▶ _Task item_:
Copy out, from the data below, each line in which the word "position" occurs.

▶ _Extracted information_:
--- src/sv/escaped_rle_bitmap_run_decoder_defines.svh ---
// assertion helpers for the run decoder
`ifndef ESCAPED_RLE_BITMAP_RUN_DECODER_DEFINES_SVH
`define ESCAPED_RLE_BITMAP_RUN_DECODER_DEFINES_SVH

// same-cycle implication, checked on clk with rst as disable
`define ERBD_ASSERT_NOW(lbl, ante, cons, msg) \
  lbl: assert property (@(posedge clk) disable iff (rst) (ante) |-> (cons)) else $error(msg);

// next-cycle implication
`define ERBD_ASSERT_NEXT(lbl, ante, cons, msg) \
  lbl: assert property (@(posedge clk) disable iff (rst) (ante) |=> (cons)) else $error(msg);

`endif

--- src/sv/erbd_pkg.sv ---
package erbd_pkg;

  localparam int FRAME_WIDTH   = 128;
  localparam int FRAME_HEIGHT  = 64;
  localparam int BYTES_PER_ROW = (FRAME_WIDTH / 8 > 0) ? FRAME_WIDTH / 8 : 1;

  localparam int COL_W = (BYTES_PER_ROW > 1) ? $clog2(BYTES_PER_ROW) : 1;
  localparam int ROW_W = (FRAME_HEIGHT > 1) ? $clog2(FRAME_HEIGHT) : 1;

  localparam int COUNT_W       = 15;
  localparam int FRAME_CNT_W   = 32;
  localparam int FRAMES_OUT_W  = 6;
  localparam int COLUMN_OUT_W  = 4;
  localparam int ROW_OUT_W     = 6;

  // reciprocal divide of a COUNT_W bit value by a small constant
  localparam int RECIP_SHIFT = COUNT_W;
  localparam int RECIP_W     = COUNT_W + 1;
  localparam int PROD_W      = COUNT_W + RECIP_W;
  localparam int RECIP_COL   = (2 ** RECIP_SHIFT) / BYTES_PER_ROW;
  localparam int RECIP_ROW   = (2 ** RECIP_SHIFT) / FRAME_HEIGHT;

  localparam logic [COL_W:0] COL_LIMIT = (COL_W + 1)'(BYTES_PER_ROW);
  localparam logic [ROW_W:0] ROW_LIMIT = (ROW_W + 1)'(FRAME_HEIGHT);

  localparam int QUEUE_DEPTH = 8;
  localparam int QUEUE_AW    = $clog2(QUEUE_DEPTH);

  localparam logic [7:0] ESC_ZERO_CODE = 8'h55;
  localparam logic [7:0] ESC_ONE_CODE  = 8'hAA;
  localparam logic [7:0] RUN_ZERO_PAT  = 8'h00;
  localparam logic [7:0] RUN_ONE_PAT   = 8'hFF;
  localparam int         LONG_FLAG_BIT = 7;

  typedef enum logic [1:0] {
    ESC_NONE,
    ESC_ZERO_RUN,
    ESC_ONE_RUN
  } erbd_esc_t;

  // one decoded run, count already split into whole frames, rows and columns
  typedef struct packed {
    logic [7:0]         pattern;
    logic [COUNT_W-1:0] count;
    logic [COUNT_W-1:0] frames;
    logic [ROW_W-1:0]   rows;
    logic [COL_W-1:0]   cols;
  } erbd_desc_t;

endpackage

--- src/sv/erbd_front.sv ---
module erbd_front (
  input  logic                          clk,
  input  logic                          rst,
  input  logic                          in_valid,
  output logic                          in_stall,
  input  logic [7:0]                    stream_byte,
  input  logic [erbd_pkg::QUEUE_AW:0]   q_used,
  output logic                          q_push,
  output erbd_pkg::erbd_desc_t          q_data
);

  localparam int CW = erbd_pkg::COUNT_W;
  localparam int PW = erbd_pkg::PROD_W;
  localparam int TW = erbd_pkg::QUEUE_AW + 2;

  erbd_pkg::erbd_esc_t esc_kind, esc_kind_next;
  logic       pending, pending_next;
  logic [6:0] low_part, low_part_next;

  logic          accept;
  logic          emit;
  logic [7:0]    emit_pat;
  logic [CW-1:0] emit_cnt;
  logic [CW-1:0] long_cnt;
  logic [7:0]    run_pat;

  logic          a_valid, b_valid, c_valid, d_valid;
  logic [7:0]    a_pat, b_pat, c_pat, d_pat;
  logic [CW-1:0] a_count, b_count, c_count, d_count;
  logic [PW-1:0] b_prod, d_prod;
  logic [CW-1:0] c_q1, d_q1;
  logic [erbd_pkg::COL_W-1:0] c_col, d_col;

  logic [CW-1:0] q0, prod_back0, rem0, q1_next;
  logic [erbd_pkg::COL_W-1:0] col_next;
  logic [CW-1:0] q2, prod_back2, rem2, frames_val;
  logic [erbd_pkg::ROW_W-1:0] rows_val;
  logic [TW-1:0] inflight;

  // credit: every descriptor in the front pipeline already owns a queue slot
  assign inflight = TW'(q_used) + TW'(a_valid) + TW'(b_valid) + TW'(c_valid) + TW'(d_valid);
  assign in_stall = (inflight >= TW'(erbd_pkg::QUEUE_DEPTH));
  assign accept   = in_valid && !in_stall;

  assign long_cnt = {stream_byte, low_part};
  assign run_pat  = (esc_kind == erbd_pkg::ESC_ZERO_RUN) ? erbd_pkg::RUN_ZERO_PAT
                                                         : erbd_pkg::RUN_ONE_PAT;

  always_comb begin
    esc_kind_next = esc_kind;
    pending_next  = pending;
    low_part_next = low_part;
    if (accept) begin
      unique case (esc_kind)
        erbd_pkg::ESC_NONE: begin
          if (stream_byte == erbd_pkg::ESC_ZERO_CODE) begin
            esc_kind_next = erbd_pkg::ESC_ZERO_RUN;
          end else if (stream_byte == erbd_pkg::ESC_ONE_CODE) begin
            esc_kind_next = erbd_pkg::ESC_ONE_RUN;
          end
        end
        default: begin
          if (pending) begin
            esc_kind_next = erbd_pkg::ESC_NONE;
            pending_next  = 1'b0;
            low_part_next = 7'd0;
          end else if (!stream_byte[erbd_pkg::LONG_FLAG_BIT]) begin
            esc_kind_next = erbd_pkg::ESC_NONE;
          end else begin
            low_part_next = stream_byte[6:0];
            pending_next  = 1'b1;
          end
        end
      endcase
    end
  end

  always_comb begin
    emit     = 1'b0;
    emit_pat = stream_byte;
    emit_cnt = CW'(1);
    unique case (esc_kind)
      erbd_pkg::ESC_NONE: begin
        emit = accept && (stream_byte != erbd_pkg::ESC_ZERO_CODE)
                      && (stream_byte != erbd_pkg::ESC_ONE_CODE);
      end
      default: begin
        if (pending) begin
          emit_pat = run_pat;
          emit_cnt = long_cnt;
          emit     = accept && (long_cnt != '0);
        end else if (stream_byte == 8'd0) begin
          // escaped escape byte
          emit_pat = (esc_kind == erbd_pkg::ESC_ZERO_RUN) ? erbd_pkg::ESC_ZERO_CODE
                                                          : erbd_pkg::ESC_ONE_CODE;
          emit     = accept;
        end else if (!stream_byte[erbd_pkg::LONG_FLAG_BIT]) begin
          emit_pat = run_pat;
          emit_cnt = CW'(stream_byte);
          emit     = accept;
        end
      end
    endcase
  end

  // count / bytes_per_row: estimate, then one correction step
  assign q0         = b_prod[erbd_pkg::RECIP_SHIFT +: CW];
  assign prod_back0 = CW'(q0 * CW'(erbd_pkg::BYTES_PER_ROW));
  assign rem0       = b_count - prod_back0;
  always_comb begin
    if (rem0 >= CW'(erbd_pkg::BYTES_PER_ROW)) begin
      q1_next  = q0 + CW'(1);
      col_next = erbd_pkg::COL_W'(rem0 - CW'(erbd_pkg::BYTES_PER_ROW));
    end else begin
      q1_next  = q0;
      col_next = erbd_pkg::COL_W'(rem0);
    end
  end

  // row quotient / frame_height, same scheme
  assign q2         = d_prod[erbd_pkg::RECIP_SHIFT +: CW];
  assign prod_back2 = CW'(q2 * CW'(erbd_pkg::FRAME_HEIGHT));
  assign rem2       = d_q1 - prod_back2;
  always_comb begin
    if (rem2 >= CW'(erbd_pkg::FRAME_HEIGHT)) begin
      frames_val = q2 + CW'(1);
      rows_val   = erbd_pkg::ROW_W'(rem2 - CW'(erbd_pkg::FRAME_HEIGHT));
    end else begin
      frames_val = q2;
      rows_val   = erbd_pkg::ROW_W'(rem2);
    end
  end

  assign q_push         = d_valid;
  assign q_data.pattern = d_pat;
  assign q_data.count   = d_count;
  assign q_data.frames  = frames_val;
  assign q_data.rows    = rows_val;
  assign q_data.cols    = d_col;

  always_ff @(posedge clk) begin
    if (rst) begin
      esc_kind <= erbd_pkg::ESC_NONE;
      pending  <= 1'b0;
      low_part <= 7'd0;
      a_valid  <= 1'b0;
      b_valid  <= 1'b0;
      c_valid  <= 1'b0;
      d_valid  <= 1'b0;
    end else begin
      esc_kind <= esc_kind_next;
      pending  <= pending_next;
      low_part <= low_part_next;
      a_valid  <= emit;
      b_valid  <= a_valid;
      c_valid  <= b_valid;
      d_valid  <= c_valid;
    end
  end

  always_ff @(posedge clk) begin
    a_pat   <= emit_pat;
    a_count <= emit_cnt;
    b_pat   <= a_pat;
    b_count <= a_count;
    b_prod  <= PW'(a_count) * PW'(erbd_pkg::RECIP_COL);
    c_pat   <= b_pat;
    c_count <= b_count;
    c_q1    <= q1_next;
    c_col   <= col_next;
    d_pat   <= c_pat;
    d_count <= c_count;
    d_q1    <= c_q1;
    d_col   <= c_col;
    d_prod  <= PW'(c_q1) * PW'(erbd_pkg::RECIP_ROW);
  end

endmodule

--- src/sv/erbd_queue.sv ---
module erbd_queue (
  input  logic                        clk,
  input  logic                        rst,
  input  logic                        push,
  input  erbd_pkg::erbd_desc_t        push_data,
  input  logic                        pop,
  output erbd_pkg::erbd_desc_t        head,
  output logic                        head_valid,
  output logic [erbd_pkg::QUEUE_AW:0] used
);

  localparam int AW = erbd_pkg::QUEUE_AW;

  erbd_pkg::erbd_desc_t entries [erbd_pkg::QUEUE_DEPTH];
  logic [AW-1:0] wr_ptr, rd_ptr;

  assign head       = entries[rd_ptr];
  assign head_valid = (used != '0);

  always_ff @(posedge clk) begin
    if (push) begin
      entries[wr_ptr] <= push_data;
    end
  end

  always_ff @(posedge clk) begin
    if (rst) begin
      wr_ptr <= '0;
      rd_ptr <= '0;
      used   <= '0;
    end else begin
      if (push) begin
        wr_ptr <= wr_ptr + AW'(1);
      end
      if (pop) begin
        rd_ptr <= rd_ptr + AW'(1);
      end
      used <= used + (AW + 1)'(push) - (AW + 1)'(pop);
    end
  end

endmodule

--- src/sv/erbd_back.sv ---
module erbd_back (
  input  logic                 clk,
  input  logic                 rst,
  input  erbd_pkg::erbd_desc_t head,
  input  logic                 head_valid,
  output logic                 pop,
  output logic                 out_valid,
  input  logic                 out_stall,
  output logic [7:0]           pattern_byte,
  output logic [14:0]          byte_count,
  output logic [3:0]           start_column,
  output logic [5:0]           start_row,
  output logic [31:0]          start_frame,
  output logic [5:0]           frames_completed
);

  localparam int CLW = erbd_pkg::COL_W;
  localparam int RW  = erbd_pkg::ROW_W;
  localparam int CW  = erbd_pkg::COUNT_W;

  logic [CLW-1:0] col, col_next;
  logic [RW-1:0]  row, row_next;
  logic [erbd_pkg::FRAME_CNT_W-1:0] frame_counter, frame_counter_next;

  logic [CLW:0]  col_sum;
  logic [RW:0]   row_sum;
  logic          col_wrap, frame_wrap;
  logic [CW:0]   frames;

  assign pop = head_valid && (!out_valid || !out_stall);

  // column then row carry, both stay below twice their limit
  assign col_sum  = (CLW + 1)'(col) + (CLW + 1)'(head.cols);
  assign col_wrap = (col_sum >= erbd_pkg::COL_LIMIT);
  assign row_sum  = (RW + 1)'(row) + (RW + 1)'(head.rows) + (RW + 1)'(col_wrap);
  assign frame_wrap = (row_sum >= erbd_pkg::ROW_LIMIT);
  assign frames   = (CW + 1)'(head.frames) + (CW + 1)'(frame_wrap);

  always_comb begin
    col_next           = col;
    row_next           = row;
    frame_counter_next = frame_counter;
    if (pop) begin
      col_next = col_wrap ? CLW'(col_sum - erbd_pkg::COL_LIMIT) : CLW'(col_sum);
      row_next = frame_wrap ? RW'(row_sum - erbd_pkg::ROW_LIMIT) : RW'(row_sum);
      frame_counter_next = frame_counter + erbd_pkg::FRAME_CNT_W'(frames);
    end
  end

  always_ff @(posedge clk) begin
    if (rst) begin
      col           <= '0;
      row           <= '0;
      frame_counter <= '0;
      out_valid     <= 1'b0;
    end else begin
      col           <= col_next;
      row           <= row_next;
      frame_counter <= frame_counter_next;
      if (pop) begin
        out_valid <= 1'b1;
      end else if (!out_stall) begin
        out_valid <= 1'b0;
      end
    end
  end

  always_ff @(posedge clk) begin
    if (pop) begin
      pattern_byte     <= head.pattern;
      byte_count       <= head.count;
      start_column     <= erbd_pkg::COLUMN_OUT_W'(col);
      start_row        <= erbd_pkg::ROW_OUT_W'(row);
      start_frame      <= frame_counter;
      frames_completed <= erbd_pkg::FRAMES_OUT_W'(frames);
    end
  end

endmodule

--- src/sv/escaped_rle_bitmap_run_decoder.sv ---
// path: a byte that closes a literal or run is registered through front stages a, b,
//   c and d, the descriptor queue and the output register before out_valid shows it
// throughput: one stream byte per cycle while in_stall is low, kept up by the
//   row/column/frame carry update in the back end
// reset (rst, synchronous): escape state, position and frame counter clear, queue empties
`include "escaped_rle_bitmap_run_decoder_defines.svh"

module escaped_rle_bitmap_run_decoder (
  input  logic        clk,
  input  logic        rst,
  // input byte stream
  input  logic        in_valid,
  output logic        in_stall,
  input  logic [7:0]  stream_byte,
  // run descriptors
  output logic        out_valid,
  input  logic        out_stall,
  output logic [7:0]  pattern_byte,
  output logic [14:0] byte_count,
  output logic [3:0]  start_column,
  output logic [5:0]  start_row,
  output logic [31:0] start_frame,
  output logic [5:0]  frames_completed
);

  // front end: escape parsing plus a constant-divisor pipeline that splits
  // each count into whole frames, rows and leftover columns
  // back end: adds that split to the current position with two carries
  // a short queue sits between them; the front only takes a byte when a
  // queue slot is free for everything already in its pipeline

  // fill level of a full descriptor queue
  localparam logic [erbd_pkg::QUEUE_AW:0] QUEUE_FULL =
    (erbd_pkg::QUEUE_AW + 1)'(erbd_pkg::QUEUE_DEPTH);

  logic                        q_push;
  erbd_pkg::erbd_desc_t        q_data;
  logic                        q_pop;
  erbd_pkg::erbd_desc_t        q_head;
  logic                        q_head_valid;
  logic [erbd_pkg::QUEUE_AW:0] q_used;

  erbd_front u_front (
    .clk         (clk),
    .rst         (rst),
    .in_valid    (in_valid),
    .in_stall    (in_stall),
    .stream_byte (stream_byte),
    .q_used      (q_used),
    .q_push      (q_push),
    .q_data      (q_data)
  );

  // descriptor queue between the two halves
  erbd_queue u_queue (
    .clk        (clk),
    .rst        (rst),
    .push       (q_push),
    .push_data  (q_data),
    .pop        (q_pop),
    .head       (q_head),
    .head_valid (q_head_valid),
    .used       (q_used)
  );

  // position tracking and the output register
  erbd_back u_back (
    .clk              (clk),
    .rst              (rst),
    .head             (q_head),
    .head_valid       (q_head_valid),
    .pop              (q_pop),
    .out_valid        (out_valid),
    .out_stall        (out_stall),
    .pattern_byte     (pattern_byte),
    .byte_count       (byte_count),
    .start_column     (start_column),
    .start_row        (start_row),
    .start_frame      (start_frame),
    .frames_completed (frames_completed)
  );

  // the credit scheme must never push into a full queue
  `ERBD_ASSERT_NOW(a_no_overflow, q_push, q_used < QUEUE_FULL, "descriptor queue overflow")
  // zero-length runs are dropped in the front end
  `ERBD_ASSERT_NOW(a_count_nonzero, out_valid, byte_count != 15'd0, "zero count descriptor")
  // a taken result with nothing queued leaves the output empty
  `ERBD_ASSERT_NEXT(a_drain, out_valid && !out_stall && !q_head_valid, !out_valid, "stale descriptor repeated")

endmodule
--- config.mk ---
export PLATFORM = sky130hd
export DESIGN_NAME = escaped_rle_bitmap_run_decoder
export DESIGN_NICKNAME = d
export VERILOG_FILES = /design/src/sv/erbd_pkg.sv /design/src/sv/erbd_front.sv /design/src/sv/erbd_queue.sv /design/src/sv/erbd_back.sv /design/src/sv/escaped_rle_bitmap_run_decoder.sv
export VERILOG_INCLUDE_DIRS = /design/src /design/src/sv
export SDC_FILE = /design/constraint.sdc
export NUM_CORES = 1
export LEC_CHECK = 0
export BUFFER_PORTS_ARGS = -buffer_cell sky130_fd_sc_hd__buf_2
export CAP_MARGIN = 10
export CORE_UTILIZATION = 55
export CTS_CLUSTER_DIAMETER = 40
export CTS_CLUSTER_SIZE = 28
export DETAILED_ROUTE_END_ITERATION = 8
export HOLD_SLACK_MARGIN = 0.02
export PLACE_DENSITY = 0.81
export RECOVER_POWER = 25
export SYNTH_ARGS = -nofsm -noshare
export SYNTH_HDL_FRONTEND = slang
export SYNTH_HIERARCHICAL = 1
export SYNTH_SLANG_ARGS = --single-unit
--- constraint.sdc ---
create_clock -name clk -period 8.7 [get_ports clk]
set_clock_uncertainty 0.05 [all_clocks]
set_input_delay 0.435 -clock clk [delete_from_list [all_inputs] [get_ports clk]]
set_output_delay 0.435 -clock clk [all_outputs]
set_load 0.02 [all_outputs]
==> metrics.yaml, run 1 <==
r2r_setup_slack_ps: 1560
cts_resized: 0
synth_ff_type: "edfxtp_1"
layout.cells.most_common: "edfxtp_1"
layout.nets: 1505
fmax_ghz: 0.140
std_cell_rows: 75
cp_data_required_time_ps: 9180
grt_start_max_net_pins: 63
die_width_um: 209
globalRoute.totalOverflow: 0
synth_enable_flop_cells: 455
fin_crit_sh_pct: 82.1
power.density_cell_area_mw_per_mm2: 317
final_layout_size_suffix_gt1_share_pct: 25.2
fillCellCount: 2766
async_s_r_ff_share_synth_pct: 0
critPathSlowestCell: "dfxtp_4"
timing.setup.tns_ps: 0
postPlaceCellArea_mm2: 0.0244
status: "finished clean"
post_drt_via_cell_ratio: 5.93
clk_transition_reported_paths_ps: 70
max-cap-violations: 0
routed_wl_mm: 44.5
multiInputGateArea_mm2: 0.00621
detailed_place_hpwl_mm: 24.0
io_buffer_count: 84
design.die.area_mm2: 0.0438
power_mw: 8.37
route.antenna.remaining_nets: 0
ys_types: 73
grt_setup_unrepaired: "false"
finalSetupViolCount: 0
path_common_cell: "ha_1"
crit_buf_inv: 0
critical-path-top-delay-family: "compound AO/OA/AOI/OAI gates"
yosysWarnings: 6
grt_pass1_vias: 12400
crit_chain: "mux4_2, mux2_2, ha_1, fa_1, a21o_1, a21o_1, fa_1, fa_1, a21o_1, a21oi_1, nor2b_1, o21ai_0, nand2b_1, ha_1, ha_1, nand3_1, xnor2_1, ha_1, a21o_2, a221oi_1, o21ai_1, a21boi_0, o21ai_0, a21oi_1"
grtUsageTotal_pct: 20.9
syn_area_per_cell_um2: 17.3
io_pins: 85
critPathCaptureType: "register"
clock_tree_root_driver_cell: "clkbuf_16"
remaining_drc_errors: 0
route.vias.total: 12100
top_library_cells_by_usage_in_the_layout_fill_and_taps_aside: "edfxtp_1, dfxtp_1, mux4_2, buf_2, nand2_1"
finalHoldWorstSlack_ps: 111
finish.instance_area_mm2: 0.0264
synthesized_netlist_cell_count: 1363
final_min_period_ps: 7140
area.sequential_mm2: 0.0169
start_kind: "register"
irDropWorstVdd_mv: 0.204
worst_slew_margin_rel_pct: 30.6
synthesis.area_mm2: 0.0236
post_drt_wl_per_cell_um: 21.9
post_cts.repair.setup_buffers: 0
firstDrtPassIters: 5
worst_skew_pair_latency_ps: 620
final-hold-violation-count: 0
cts.sink_count: 617
floorplan.die.height_um: 209
worst_hold_path_type: "in2reg"
postSynthRegisterBits: 617
area.growth.synth_to_final_pct: 12.0
finalWeightedCongestion: 0.896
grt_first_pass_wirelength_mm: 69.4
yosysSeqAreaShare_pct: 71.6
critical-path-max-stage-delay_ps: 860
p_leak_nw: 9.22
h-tree-depth: 2
core-area_mm2: 0.0421
finalMaxSlewViolations: 0
crit_path_category: "reg2reg"
detail_route.iter0.violations: 1105
worstMarginPinSlew_ps: 1040
cts_buffer_count: 57
tritoncts: "done"
num_antenna_cells: 0
worst-endpoint-arrival_ps: 7620
crit_fanout: 53
clock_path_buffers: 3
initial_core_utilization_pct: 56.1
antenna_violations_before_repair: 0
## metal layers
| layer | up-vias | share of wire [%] | global-route usage [%] |
|---|---|---|---|
| li1 | 5459 | - | - |
| met1 | 6120 | 41 | 27.1 |
| met2 | 405 | 51 | 35.8 |
| met3 | 95 | 5.3 | 3.55 |
| met4 | 0 | 2.7 | 7.05 |
| met5 | - | 0 | 0 |
## report_power, final
part / switching (mW) / leakage [nW] / internal (mW)
combinational: 1.22 / 2.62 / 0.908
clock: 1.24 / 0.983 / 1.37
sequential: 0.168 / 5.61 / 3.47
total: 2.63 / 9.22 / 5.74
## worst register-to-register path: cells and delay by family (launching register included)
kind / cells / cell delay, ps
flops: 1 / 860
fa+ha+maj: 7 / 2220
compound gates: 11 / 2760
simple gates: 3 / 250
mux: 2 / 740
xor+xnor: 1 / 160
## flip-flops by register name (all words and copies together), names as in the netlist, 3 cells and up, named ones only
| name | cells |
|---|---|
| u_back/byte_count | 15 |
| u_back/col | 4 |
| u_back/frame_counter | 32 |
| u_back/frames_completed | 6 |
| u_back/pattern_byte | 8 |
| u_back/row | 6 |
| u_back/start_column | 4 |
| u_back/start_frame | 32 |
| u_back/start_row | 6 |
| u_front/a_count | 15 |
| u_front/a_pat | 8 |
| u_front/b_pat | 8 |
| u_front/b_prod | 15 |
| u_front/c_col | 3 |
| u_front/c_pat | 8 |
| u_front/c_q1 | 11 |
| u_front/d_col | 3 |
| u_front/d_count | 12 |
| u_front/d_pat | 8 |
| u_front/low_part | 7 |
| u_queue/entries | 384 |
| u_queue/rd_ptr | 3 |
| u_queue/used | 4 |
| u_queue/wr_ptr | 3 |
## final timing paths
path                                       start  depth (start not counted)                       end
worst min register to register  u_front/c_pat[4]                          0          u_front/d_pat[4]
worst max-delay path                    register                         24  u_back/frame_counter[28]
worst min-delay path              stream_byte[3]                          2          u_front/a_pat[3]
worst max register to register          register                         24  u_back/frame_counter[28]
## logic make-up after synthesis
logic type	Yosys count	synth area share, %
XOR/XNOR	35	1.30
flip-flops	617	71.6
AO/OA/AOI/OAI	156	4.39
other	1	0.0159
AND/OR/NAND/NOR	258	5.27
multiplexers	151	12.4
adder cells (fa/ha/maj)	43	2.53
buffers and inverters	102	2.47
## cells in the mapped netlist (all sizes together), types with 12 or more instances
| master | count | area (um^2) |
|---|---|---|
| xor2 | 12 | 105 |
| nor2 | 57 | 214 |
| mux4 | 96 | 2170 |
| ha | 35 | 438 |
| a21oi | 57 | 285 |
| mux2 | 49 | 702 |
| buf | 48 | 380 |
| edfxtp | 455 | 13700 |
| inv | 20 | 75.1 |
| nand2 | 82 | 308 |
| and3 | 18 | 114 |
| dfxtp | 162 | 3240 |
| clkbuf | 33 | 125 |
| nand3 | 26 | 130 |
| or3 | 16 | 100 |
| xnor2 | 23 | 201 |
| o21ai | 21 | 109 |
## layout make-up
class,count,area share (%)
Sequential cell,617,64.0
Tap cell,539,2.55
Clock buffer,60,5.48
Clock inverter,47,2.13
Inverter,21,0.308
Multi-Input combinational cell,653,23.5
Timing Repair Buffer,100,2.05
## timing repair
item	in CTS	in global routing
endpoints found under the setup margin	0	0
hold buffers	1	0
endpoints found under the hold margin	1	0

▶ _Answer space_:
// reset (rst, synchronous): escape state, position and frame counter clear, queue empties
  // back end: adds that split to the current position with two carries
  // position tracking and the output register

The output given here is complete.